A driver attempting to overtake another bears a far greater amount of responsibility than is usual and gives rise to a reasonable presumption of negligence on the part of such person in case of an accident. 31 The rule springs from the following reasons: (1) it was the overtaker's decision to assume the risks involved in overtaking another; and (2) the overtaker, being behind the vehicle sought to be overtaken, is in a better position to ensure the safety of the vehicles concerned. It is thus the responsibility of the overtaking driver to ensure the safety of all the vehicles, passengers, and pedestrians in the immediate vicinity. 32
Since a crash resulted from Marcelino's passing maneuver, he is presumed to be the negligent party. As aptly pointed out by the MTC, there is no evidence to support his claim that Claudio's act of swerving into the third lane was the proximate cause of the collision. Other than his bare allegation, Marcelino failed to adduce proof that Claudio suddenly encroached into his lane. A mere allegation is neither proof nor evidence. 33
Neither will the Traffic Accident Report help Marcelino's cause. We agree with the CA that the Report itself is self-serving considering that the statement therein that Claudio switched lanes was solely relayed by Marcelino himself as the "DRIVER OF V2." The pertinent portion of the Traffic Incident Report reads: "x x x PER STATEMENT OF THE DRIVER OF V2, 34 HE WAS OCCUPYING LANE 03, WHEN HE SAW V1 35 COMING FROM LANE 04 CHANGING LANE TO LANE 03." 36
Further, Marcelino's assertion that Claudio admitted his contributory negligence by signing the said Traffic Accident Report deserves scant consideration. Even assuming such contributory negligence in fact exists, the same will not exonerate petitioner whose negligence had been clearly established by evidence.

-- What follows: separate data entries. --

===== config.mk =====
export PLATFORM = sky130hd
export DESIGN_NAME = hard_mem_1rw_d512_w64_arb
export DESIGN_NICKNAME = d
export VERILOG_FILES = /design/src/rtl/hard_mem_arb_pkg.sv /design/src/rtl/hard_mem_arb_rr.sv /design/src/rtl/hard_mem_1rw_d512_w64_arb.sv
export SDC_FILE = /design/constraint.sdc
export NUM_CORES = 1
export LEC_CHECK = 0
export CAP_MARGIN = 0
export CORE_AREA = 2 2 142 144
export DETAILED_ROUTE_END_ITERATION = 16
export DIE_AREA = 0 0 144 146
export HOLD_SLACK_MARGIN = 0.08
export PLACE_DENSITY = 0.61
export RECOVER_POWER = 100
export SYNTH_ARGS = -nofsm -noshare
export SYNTH_HDL_FRONTEND = slang
export SYNTH_HIERARCHICAL = 1
export SYNTH_SLANG_ARGS = --single-unit

===== constraint.sdc =====
create_clock -name clk_i -period 2.5 [get_ports clk_i]
set_clock_uncertainty 0.1 [all_clocks]
set_input_delay 0.5 -clock clk_i [delete_from_list [all_inputs] [get_ports clk_i]]
set_output_delay 0.5 -clock clk_i [all_outputs]
set_load 0.1 [all_outputs]

===== src/rtl/hard_mem_arb_pkg.sv =====
// Shared constants and types for the arbitrated 1RW memory front end.
// The response struct is sized for the default width and the maximum number of requesters, which is four.
package hard_mem_arb_pkg;

  localparam int hmem_width_gp   = 64;
  localparam int hmem_els_gp     = 512;
  localparam int hmem_max_req_gp = 4;

  typedef logic [$clog2(hmem_max_req_gp)-1:0] req_idx_t;

  typedef struct packed {
    req_idx_t                 owner;
    logic [hmem_width_gp-1:0] data;
  } resp_s;

endpackage


===== src/rtl/hard_mem_arb_rr.sv =====
// Round-robin picker: the first eligible requester after last_i, wrapping, wins.
module hard_mem_arb_rr
  import hard_mem_arb_pkg::*;
#(
  parameter int num_req_p = 2
) (
  input  logic [num_req_p-1:0] elig_i,
  input  req_idx_t             last_i,
  output logic [num_req_p-1:0] grant_o,
  output req_idx_t             idx_o
);

  logic w_found;

  // Visit the candidates in priority order; the index is compared rather than used to select bits.
  always_comb begin
    grant_o = '0;
    idx_o   = last_i;
    w_found = 1'b0;
    for (int off = 1; off <= num_req_p; off++) begin
      for (int k = 0; k < num_req_p; k++) begin
        if (!w_found && elig_i[k] && (k == (int'(last_i) + off) % num_req_p)) begin
          w_found    = 1'b1;
          grant_o[k] = 1'b1;
          idx_o      = req_idx_t'(k);
        end
      end
    end
  end

endmodule


===== src/rtl/hard_mem_1rw_d512_w64_arb.sv =====
// Arbitrates several requesters onto one 1RW synchronous-read memory.
// Only one read is outstanding at a time, and its response waits until the requester consumes it.
module hard_mem_1rw_d512_w64_arb
  import hard_mem_arb_pkg::*;
#(
  parameter  int width_p       = hmem_width_gp,
  parameter  int els_p         = hmem_els_gp,
  parameter  int num_req_p     = 2,
  localparam int addr_width_lp = $clog2(els_p)
) (
  input  logic                             clk_i,
  input  logic                             reset_i,
  input  logic [num_req_p-1:0]             v_i,
  input  logic [num_req_p-1:0]             w_i,
  input  logic [num_req_p*addr_width_lp-1:0] addr_i,
  input  logic [num_req_p*width_p-1:0]     data_i,
  output logic [num_req_p-1:0]             yumi_o,
  output logic [num_req_p-1:0]             v_o,
  output logic [width_p-1:0]               data_o,
  input  logic [num_req_p-1:0]             yumi_i,
  output logic                             mem_v_o,
  output logic                             mem_w_o,
  output logic [addr_width_lp-1:0]         mem_addr_o,
  output logic [width_p-1:0]               mem_data_o,
  input  logic [width_p-1:0]               mem_data_i
);

  logic                 r_inflight;
  req_idx_t             r_rd_owner;
  req_idx_t             r_last;
  logic                 r_resp_v;
  resp_s                r_resp;

  logic [num_req_p-1:0] w_elig;
  logic [num_req_p-1:0] w_grant;
  logic [num_req_p-1:0] w_owner_hot;
  req_idx_t             w_idx;
  logic                 w_resp_pop;
  logic                 w_read_ok;
  logic                 w_acc_read;

  // Consumption only counts on the owner's bit, so a stray yumi_i is ignored.
  assign w_resp_pop = |(v_o & yumi_i);
  assign w_read_ok  = ~r_inflight & (~r_resp_v | w_resp_pop);

  generate
    for (genvar gi = 0; gi < num_req_p; gi++) begin : g_req
      assign w_owner_hot[gi] = (r_resp.owner == req_idx_t'(gi));
      assign v_o[gi]         = r_resp_v & w_owner_hot[gi];
      assign w_elig[gi]      = v_i[gi] & (w_i[gi] | w_read_ok);
    end
  endgenerate

  hard_mem_arb_rr #(.num_req_p(num_req_p)) u_rr (
    .elig_i  (w_elig),
    .last_i  (r_last),
    .grant_o (w_grant),
    .idx_o   (w_idx)
  );

  assign yumi_o     = w_grant & ~{num_req_p{reset_i}};
  assign mem_v_o    = (|w_grant) & ~reset_i;
  assign w_acc_read = |(w_grant & ~w_i);
  assign data_o     = r_resp.data;

  always_comb begin
    mem_w_o    = 1'b0;
    mem_addr_o = '0;
    mem_data_o = '0;
    for (int k = 0; k < num_req_p; k++) begin
      if (w_grant[k]) begin
        mem_w_o    = w_i[k];
        mem_addr_o = addr_i[k*addr_width_lp +: addr_width_lp];
        mem_data_o = data_i[k*width_p +: width_p];
      end
    end
  end

  // mem_data_i is captured at the end of the in-flight cycle, before any write issued in that cycle has landed.
  always_ff @(posedge clk_i or posedge reset_i) begin
    if (reset_i) begin
      r_inflight <= 1'b0;
      r_rd_owner <= '0;
      r_last     <= req_idx_t'(num_req_p - 1);
      r_resp_v   <= 1'b0;
      r_resp     <= '0;
    end else begin
      if (|w_grant) r_last <= w_idx;
      r_inflight <= w_acc_read;
      if (w_acc_read) r_rd_owner <= w_idx;
      if (r_inflight) begin
        r_resp_v     <= 1'b1;
        r_resp.owner <= r_rd_owner;
        r_resp.data  <= mem_data_i;
      end else if (w_resp_pop) begin
        r_resp_v <= 1'b0;
      end
    end
  end

endmodule


==> flow_summary.toml <==
[final_layout]
stdcell_count = 922
layout.nets = 870
fillers = 1652
utilization_pct = 49.7
drive_above_1_share_pct = 54.6
area_delta_synth_final_pct = 131

[timing]
slew_violations = 0
fmax_mhz = 317
rsz0062_at_grt = "true"
period_needed_ns = 3.16
final_hold_viol_count = 0
finalCritPeriodShare_pct = 126
setup_tns_ns = -45.61
holdWs_ns = 0.403
worst_pin_slew_ns = 0.786
setup_ws_ns = -0.659
slew_headroom_pct = 47.6
finalSetupViolCount = 79

[place]
dp_hpwl_um = 15100
post-place-ws_ns = -0.799
gp_routability_congestion = 0.883
dp.cells = 883
portBuffers = 360

[detailed_routing]
num_vias = 3909
wl_per_cell_um = 21.1
viasPerCell = 4.24
wirelength_um = 19500
firstDrtPassIters = 4
drtIter0Drc = 80
drc = 0
final_antenna_net_count = 0

[power]
p_per_area_nw_per_um2 = 1510
peakVddDrop_uv = 564
leakage_nw = 4.18

[clocking]
clock_latency_ns = 0.32
cts_buffers = 9
clockRootBuffer = "clkbuf_16"
cts_tree = "yes"
path_clk_slew_ns = 0.05
ctsHoldBuffers = 0
clock_path_buffers = 2
htreeDepth = 3
cts_sinks = 72

[floorplanning]
die_w_um = 144
fp.dieArea_um2 = 21000
ios = 361
initial_utilization_pct = 21.5
core-area_um2 = 19300
rows = 51
die_y_um = 146

[synthesis]
synth_seq_cells = 72
synth_xor_area_share_pct = 0
yosys_warnings = 6
ys_types = 26
ys_seq_area_share_pct = 43.5
yosys.area_share.simple_pct = 1.75
syn_area_um2 = 4150
synthAdderAreaFrac_pct = 0
synth-compound-area-share_pct = 16.9
muxShareOfSynthArea_pct = 22.0
syn_inst = 328
synth_top_family_by_area = "multiplexers"
synth_nets = 546
syn_avg_cell_area_um2 = 12.6

[global_route]
grt_pass1_vias = 4303
overflow = 0
grt_usage_pct = 17.8
grt_first_pass_wirelength_um = 27400
antenna_found_initial = 1
grt_max_degree = 50

[outcome]
status = "finished with violations"
violations = "setup timing"

[worst_setup_path]
path_cells = "dlygate4sd2_1 -> mux2i_2 -> o22ai_4 -> o21a_1 -> nand2b_1 -> and2_4 -> inv_4 -> nor2_4 -> buf_8 -> buf_8 -> buf_12 -> a22o_1 -> buf_12"
start_kind = "primary input"
cp.required_ns = 1.90
cp_slowest_stage_delay_ns = 0.27
critPathKind = "primary input to output pin"
critPathSlowestCell = "dlygate4sd2_1"
worst_setup_path_end_kind = "output pin"
worst-r2r-setup-slack_ns = -0.10
crit_arrival_ns = 2.56
crit_fanout = 7

[hold_path]
hold_class = "register to register"

[run]
drv_cap = 0
[logic make-up after synthesis]
group           after synthesis
mux                          71
compound gates               81
buf+inv                      92
flops                        72
simple gates                 12
[stage by stage]
step / power, mW / area [um^2]
2_1_floorplan: 10.1 / 4330
3_3_place_gp: 12.4 / 8430
3_5_place_dp: 12.4 / 8430
4_1_cts: 14.5 / 9460
5_1_grt: 14.9 / 9600
6_report: 14.5 / 9600
[critical path, delay by kind of cell]
| family | cells | cell delay [ns] |
|---|---|---|
| buffers and inverters | 6 | 0.89 |
| AO/OA/AOI/OAI | 3 | 0.52 |
| AND/OR/NAND/NOR | 3 | 0.38 |
| multiplexers | 1 | 0.25 |
[repair_timing]
item | 4_1_cts | 5_1_grt
endpoints found under the hold margin | 0 | 0
pin swaps | 10 | 9
endpoints found under the setup margin | 79 | 79
gates cloned | 8 | 2
resized for setup | 71 | 16
setup buffers | 9 | 7
[worst paths after layout]
kind	from	endpoint	cells after the start
min	data_o[52]	data_o[52]	1
min reg2reg	data_o[52]	data_o[52]	1
min in group asynchronous	reset_i	data_o[47]	2
max reg2reg	r_inflight	r_rd_owner[1]	11
max in group asynchronous	reset_i	r_last[0]	3
max	yumi_i[0]	mem_addr_o[6]	13
[report_power, final]
group	internal, mW	switching [mW]	leakage (nW)	total [mW]
combinational	3.66	7.52	3.17	11.2
clock	0.894	0.461	0.155	1.35
sequential	1.68	0.298	0.847	1.98
[cells in the final DEF, fill, tap and decap left out, types with 2 or more instances in the layout]
cell / instances
clkdlybuf4s50_1: 214
buf_12: 86
buf_4: 82
dfrtp_1: 70
a22o_4: 54
mux2_2: 38
mux2_4: 32
a22o_2: 18
clkbuf_16: 11
buf_16: 8
nor2_4: 3
inv_1: 3
buf_8: 3
o22ai_4: 2
bufinv_16: 2
dlygate4sd2_1: 2
buf_6: 2
[flip-flops by register name, indices dropped and copies added, names as in the netlist]
name	flops
data_o	64
r_last	2
r_rd_owner	2
r_resp	2
r_inflight	1
r_resp_v	1
[per-layer routing]
layer	GRT usage, %	wire length (um)
met5	0	0
met4	5.29	331
met3	4.80	1520
met2	35.5	11300
met1	17.2	6380
[Yosys cell counts]
library cell	count	area share [%]
clkbuf_1	2	0.18
and3b_1	1	0.21
nand2_1	2	0.18
mux2_4	30	11
nor2_1	3	0.27
nand2b_1	1	0.15
dfrtp_1	71	43
inv_2	2	0.18
or2_0	1	0.15
o22ai_1	1	0.15
o22ai_4	1	0.48
a22o_1	73	15
nor3b_1	2	0.36
inv_1	3	0.27
buf_4	73	13
o21ai_0	2	0.24
a21boi_0	1	0.18
o21a_1	2	0.36
and2_1	1	0.15
mux2i_1	1	0.24
nor2_4	1	0.27
buf_6	4	1.1
dfstp_2	1	0.63
mux2_2	40	11
buf_2	8	0.97
a21oi_1	1	0.12
[cell type report]
cell class | instances | area (um^2) | share of cell area [%]
tap | 265 | 332 | 3.45
multi-input combinational | 164 | 2260 | 23.6
inverter | 5 | 33.8 | 0.352
clock inverter | 5 | 81.3 | 0.847
timing repair buffer | 400 | 4840 | 50.5
antenna | 1 | 2.50 | 0.0261
clock buffer | 10 | 239 | 2.49
sequential | 72 | 1810 | 18.8
No activity file was read; power rests on OpenSTA's default activity.
==> RTL change 1 (config.mk and constraints unchanged) <==
`num_req_p` is set to 2 in 2 places; all go to 1.
--- a/src/rtl/hard_mem_arb_rr.sv
+++ b/src/rtl/hard_mem_arb_rr.sv
@@ -3,5 +3,5 @@
   import hard_mem_arb_pkg::*;
 #(
-  parameter int num_req_p = 2
+  parameter int num_req_p = 1
 ) (
   input  logic [num_req_p-1:0] elig_i,
--- a/src/rtl/hard_mem_1rw_d512_w64_arb.sv
+++ b/src/rtl/hard_mem_1rw_d512_w64_arb.sv
@@ -6,5 +6,5 @@
   parameter  int width_p       = hmem_width_gp,
   parameter  int els_p         = hmem_els_gp,
-  parameter  int num_req_p     = 2,
+  parameter  int num_req_p     = 1,
   localparam int addr_width_lp = $clog2(els_p)
 ) (
Interface: changed (7 resized); port bits go from 361 to 283. The function was not compared with the original's and may differ.
==> RTL change 1 against the unedited design <==
- the flow still finishes with violations (negative setup slack)
- sequential share of layout area grew 5.7 points
- synthesized area shrank 9.2%
- setup slack better by 0.61 ns
- first-iteration DRC count down 28%
- routed wire length is 37% lower
- sequential cell count did not move
- final area down 23%
- maximum frequency grew 24%
- critical endpoint is now yumi_o
Power is not compared: it rests on default switching activity, and its combinational part moved more than twofold at a synthesized area within 25%.
==> RTL change 1: results (changes against the unedited design) <==
grt:
  antenna_found_initial: 0  # was 1
  grt_pass1_wl_um: 18700  # was 27,400 um
  grt_max_degree: 73  # was 50
  grt_pass1_vias: 3290  # was 4,303
  grt_util_all_layers: 0.117  # was 0.178
run_status:
  violations: "negative setup slack"  # unchanged
  outcome: "finished with violations"  # unchanged
synthesis:
  synth_async_sr_flop_share: 1.00  # unchanged
  syn_nets: 451  # was 546
  syn_avg_cell_area_um2: 12.2  # was 12.6 um^2
  ys_seq_area_frac: 0.478  # was 0.435
  synth_common_cells: "74 x and2_1, 72 x dfrtp_1, 66 x buf_4"  # was 73 x a22o_1, 73 x buf_4, 71 x dfrtp_1
  synth_area_leaders: "dfrtp_1 48%, mux2_2 19%, buf_4 13%"  # was dfrtp_1 43%, a22o_1 15%, buf_4 13%
  synthDistinctLibCells: 19  # was 26
sta:
  tightestPinTransition_ns: 1.21  # was 0.786 ns
  setup_ws_ns: -0.0511  # was -0.659 ns
  setup_viol: 43  # was 79
route:
  route.final.wire_length_um: 12300  # was 19,500 um
  vias_per_cell: 3.68  # was 4.24
  dr.first_iter.drc_count: 58  # was 80
worst_hold_path:
  hold_depth: 1  # unchanged
  worstHoldStart: "data_o[13]"  # was data_o[52]
  hold_end: "data_o[13]"  # was data_o[52]
finish:
  drive_above_1_share: 0.499  # was 0.546
  finalNonFillerCells: 804  # was 922
  n_antenna_cell: 0  # was 1
  nNetsFinal: 676  # was 870
  largest_register_ffs: 64  # unchanged
  fillers: 1883  # was 1,652
worst_setup_path:
  crit_arrival_ns: 1.95  # was 2.56 ns
  cp_max_fo: 6  # was 7
  start_kind: "flip-flop"  # was input pin
  worst-r2r-cell-count: 7  # was 11
  setup.worst_path.end: "yumi_o"  # was mem_addr_o[6]
  r2r_setup_slack_ns: 0.26  # was -0.10 ns
  worstSetupStartpoint: "r_inflight"  # was yumi_i[0]
  rr_endpoint: "r_rd_owner[0]"  # was r_rd_owner[1]
clocking:
  clkLatencyLatePin_ns: 0.34  # was 0.32 ns
placement:
  port_buffers: 282  # was 360
  dp_hpwl_um: 9380  # was 15,100 um
  dpl.cell_count: 779  # was 883
  gp_congestion: 0.806  # was 0.883
power_and_ir_drop:
  leakagePower_nw: 3.11
==> RTL change 1: cell types whose count changed after synthesis, moves of 3 or more <==
cell     unedited run  this run
buf_4              73        66
a22o_1             73         0
nor2b_1             0         3
and2_1              1        74
mux2_4             30         8
buf_6               4         1
mux2_2             40        62
==> RTL change 1: cell families (layout without fill, tap and decap cells) <==
kind of cell,count (synthesis),count (layout),share of synthesized area
buffers and inverters,83,313,0.161
AND/OR/NAND/NOR,82,82,0.139
flip-flops,72,72,0.478
multiplexers,70,70,0.217
AO/OA/AOI/OAI,2,2,0.00432
==> RTL change 1: power by group <==
part | switching, mW | total, mW | leakage (nW) | internal [mW]
Sequential | 0.0972 | 1.46 | 0.859 | 1.36
Combinational | 2.38 | 3.23 | 2.12 | 0.855
Clock | 0.534 | 1.22 | 0.131 | 0.688
Total | 3.01 | 5.91 | 3.11 | 2.90
==> RTL change 1: area by class of cell <==
class | count | area share
well taps | 265 | 0.0451
multi-input cells | 154 | 0.209
clock buffers | 9 | 0.0306
flip-flops and latches | 72 | 0.245
repair buffers | 296 | 0.462
inverters | 1 | 0.000680
clock inverters | 7 | 0.00816
==> RTL change 1: repair_timing <==
| item | in CTS | in global routing |
|---|---|---|
| cloned | 4 | 0 |
| resized for setup | 34 | 15 |
| hold buffers | 0 | 0 |
| pin swaps | 2 | 7 |
| setup endpoints to repair | 76 | 76 |
| setup buffers | 6 | 2 |
==> RTL change 1: layer usage <==
| metal | track usage | wire length, um | vias to the layer above |
|---|---|---|---|
| li1 | - | - | 1387 |
| met1 | 0.126 | 4470 | 1436 |
| met2 | 0.214 | 6780 | 121 |
| met3 | 0.0339 | 792 | 18 |
| met4 | 0.0436 | 218 | 0 |
| met5 | 0 | 0 | - |
==> RTL change 1: critical path, cell delays in order, from the launching register on <==
cell     delay [ns]
dfrtp_2        0.43
nor4b_4        0.32
o31a_4         0.21
buf_8          0.13
buf_12         0.12
nor2b_4        0.20
buf_12         0.19
==> RTL change 1: stage by stage <==
step | hold slack [ns] | setup TNS, ns | utilization | setup slack, ns | instance area (um^2)
floorplan | 0.363 | -0.383 | - | -0.383 | 3910
global placement | 0.382 | -6.51 | 0.369 | -0.131 | 7140
detailed placement | 0.388 | -7.97 | 0.369 | -0.182 | 7140
CTS | 0.403 | -0.657 | 0.397 | -0.0620 | 7670
global route | 0.423 | -5.69 | 0.381 | -0.125 | 7360
finish | 0.390 | -0.393 | 0.381 | -0.0511 | 7360
==> RTL change 2 (config.mk and constraints unchanged) <==
Made on the original files. Register the input `v_i` before use, without a reset. The logic sees it one clock later. The other inputs are not delayed to match.
--- a/src/rtl/hard_mem_1rw_d512_w64_arb.sv
+++ b/src/rtl/hard_mem_1rw_d512_w64_arb.sv
@@ -26,4 +26,10 @@
 );
 
+  logic [num_req_p-1:0] v_q;
+
+  always_ff @(posedge clk_i) begin
+    v_q <= v_i;
+  end
+
   logic                 r_inflight;
   req_idx_t             r_rd_owner;
@@ -48,5 +54,5 @@
       assign w_owner_hot[gi] = (r_resp.owner == req_idx_t'(gi));
       assign v_o[gi]         = r_resp_v & w_owner_hot[gi];
-      assign w_elig[gi]      = v_i[gi] & (w_i[gi] | w_read_ok);
+      assign w_elig[gi]      = v_q[gi] & (w_i[gi] | w_read_ok);
     end
   endgenerate
Function: changed (a bounded check fails within 4 cycles, from zero or initial values and one cycle with reset_i high).
==> RTL change 2 against the unedited design <==
- the flow still finishes with violations (negative setup slack)
- sequential cell count increased by 2
- setup slack improved by 0.041 ns
- synthesized area increased by 0.97%
- core utilization decreased by 3.2 points
- total power decreased by 6.6%
- final area decreased by 6.4%
- maximum frequency increased by 1.3%
- critical path depth decreased by 1
- final cell count decreased by 1.3%
- register-to-register slack improved by 0.13 ns
- routed wire length decreased by 1.1%
- critical endpoint is now mem_data_o[45]
==> RTL change 2: results (changes against the unedited design) <==
worst_setup_path:
  r2r-start: "r_resp[64]"  # was r_inflight
  worst-r2r-cell-count: 9  # was 11
  cp_max_fo: 5  # was 7
power_and_ir_drop:
  ir_drop_v: 0.000528  # was 0.000564 V
  leakagePower_nw: 3.78  # was 4.18 nW
sta:
  setup_viol: 77  # was 79
  setup_ws_ns: -0.618  # was -0.659 ns
  tns_ns: -41.24  # was -45.61 ns
  fin_hold_ws_ns: 0.391  # was 0.403 ns
  max_slew_margin: 0.210  # was 0.476
synthesis:
  synth_async_sr_flop_share: 0.973  # was 1.00
  syn_nets: 548  # was 546
  ys_seq_area_frac: 0.440  # was 0.435
  synthDistinctLibCells: 27  # was 26
  synth_area_leaders: "dfrtp_1 42%, a22o_1 15%, buf_4 13%"  # was dfrtp_1 43%, a22o_1 15%, buf_4 13%
finish:
  fillers: 1760  # was 1,652
  drive_above_1_share: 0.439  # was 0.546
  nNetsFinal: 858  # was 870
  n_antenna_cell: 0  # was 1
run_status:
  outcome: "finished with violations"  # unchanged
  violations: "negative setup slack"  # unchanged
grt:
  grt_pass1_wl_um: 27500  # was 27,400 um
  grt_util_all_layers: 0.178  # about the same
  grt_pass1_vias: 4293  # was 4,303
  grt_max_degree: 60  # was 50
  antenna_found_initial: 0  # was 1
route:
  vias_per_cell: 4.21  # was 4.24
  route.final.wire_length_um: 19300  # was 19,500 um
  dr.first_iter.drc_count: 88  # was 80
worst_hold_path:
  worstHoldStart: "data_o[7]"  # was data_o[52]
placement:
  gp_congestion: 0.926  # was 0.883
  dp_hpwl_um: 15600  # was 15,100 um
-- RTL change 2: cells by family (layout without fill, tap and decap cells) --
family / count (synthesis) / count (layout) / synth area share
buf+inv: 92 / 407 / 0.157
compound gates: 81 / 81 / 0.168
flops: 74 / 74 / 0.440
mux: 71 / 71 / 0.217
simple gates: 12 / 12 / 0.0173
-- RTL change 2: stage by stage --
step | cell area, um^2 | util | setup slack, ns | instances | power, mW
after floorplan | 4370 | - | -0.456 | 330 | 10.0
after global placement | 8500 | 0.440 | -0.651 | 885 | 12.3
after detailed placement | 8500 | 0.440 | -0.675 | 885 | 12.4
after CTS | 9200 | 0.476 | -0.645 | 910 | 14.1
after global routing | 8990 | 0.465 | -0.722 | 910 | 13.9
final | 8990 | 0.465 | -0.618 | 910 | 13.5
-- RTL change 2: final cells by class --
type                            count  area share
Clock buffer                       10      0.0255
Inverter                            5     0.00237
Tap cell                          265      0.0369
Timing Repair Buffer              386       0.487
Multi-Input combinational cell    164       0.237
Sequential cell                    74       0.205
Clock inverter                      6     0.00654
-- RTL change 2: power breakdown --
group,switching [mW],internal (mW),total (mW)
logic,7.33,2.98,10.3
clock network,0.476,0.767,1.24
registers,0.290,1.71,2.00
total,8.09,5.45,13.5
-- RTL change 2: how the worst max path moves through the flow --
stage	startpoint	to	slack [ns]	cells past startpoint
6_report	r_inflight	mem_data_o[45]	-0.62	12
5_1_grt	r_inflight	mem_addr_o[1]	-0.72	12
4_1_cts	r_inflight	mem_data_o[38]	-0.64	12
3_5_place_dp	yumi_i[1]	mem_addr_o[6]	-0.67	11
3_3_place_gp	yumi_i[1]	mem_addr_o[6]	-0.65	11
2_1_floorplan	yumi_i[1]	mem_addr_o[5]	-0.46	8
-- RTL change 2: timing repair --
action / in CTS / in global routing
cloned: 6 / 0
gates resized for setup: 36 / 11
pin swaps: 6 / 3
setup buffers: 4 / 0
setup endpoints to repair: 79 / 79
-- RTL change 2: critical path, stage by stage (launching register included) --
cell and delay, ns:
dfrtp_4 0.47, or2_1 0.24, o22ai_2 0.14, o21a_1 0.18, nand2b_1 0.08, and2_4 0.17, inv_4 0.06, nor2_4 0.03
buf_12 0.14, buf_12 0.14, buf_16 0.14, a22o_4 0.23, buf_12 0.16
-- RTL change 2: per-layer routing --
metal | wire length, um | share of wire | vias up | GRT usage
met1 | 6850 | 0.35 | 1822 | 0.186
met2 | 10500 | 0.54 | 219 | 0.342
li1 | - | - | 1770 | -
met5 | 0 | 0 | - | 0
met4 | 359 | 0.019 | 0 | 0.0466
met3 | 1590 | 0.083 | 18 | 0.0530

In reckless imprudence cases, the accused cannot invoke another person's negligence to evade the effects of his very own negligence. 37 Notably, Marcelino himself had already admitted his negligence through his very petition where he asserted that "the mishap is not only attributable to the petitioner." 38 The statement constitutes a judicial admission made in a pleading. The allegations, statements or admissions contained in a pleading are conclusive as against the pleader and such pleader cannot subsequently take a position contrary to or inconsistent with what was pleaded. 39 Simply put, Marcelino himself lent credence to the lower courts' findings that he was indeed negligent when he crashed into Claudio's vehicle.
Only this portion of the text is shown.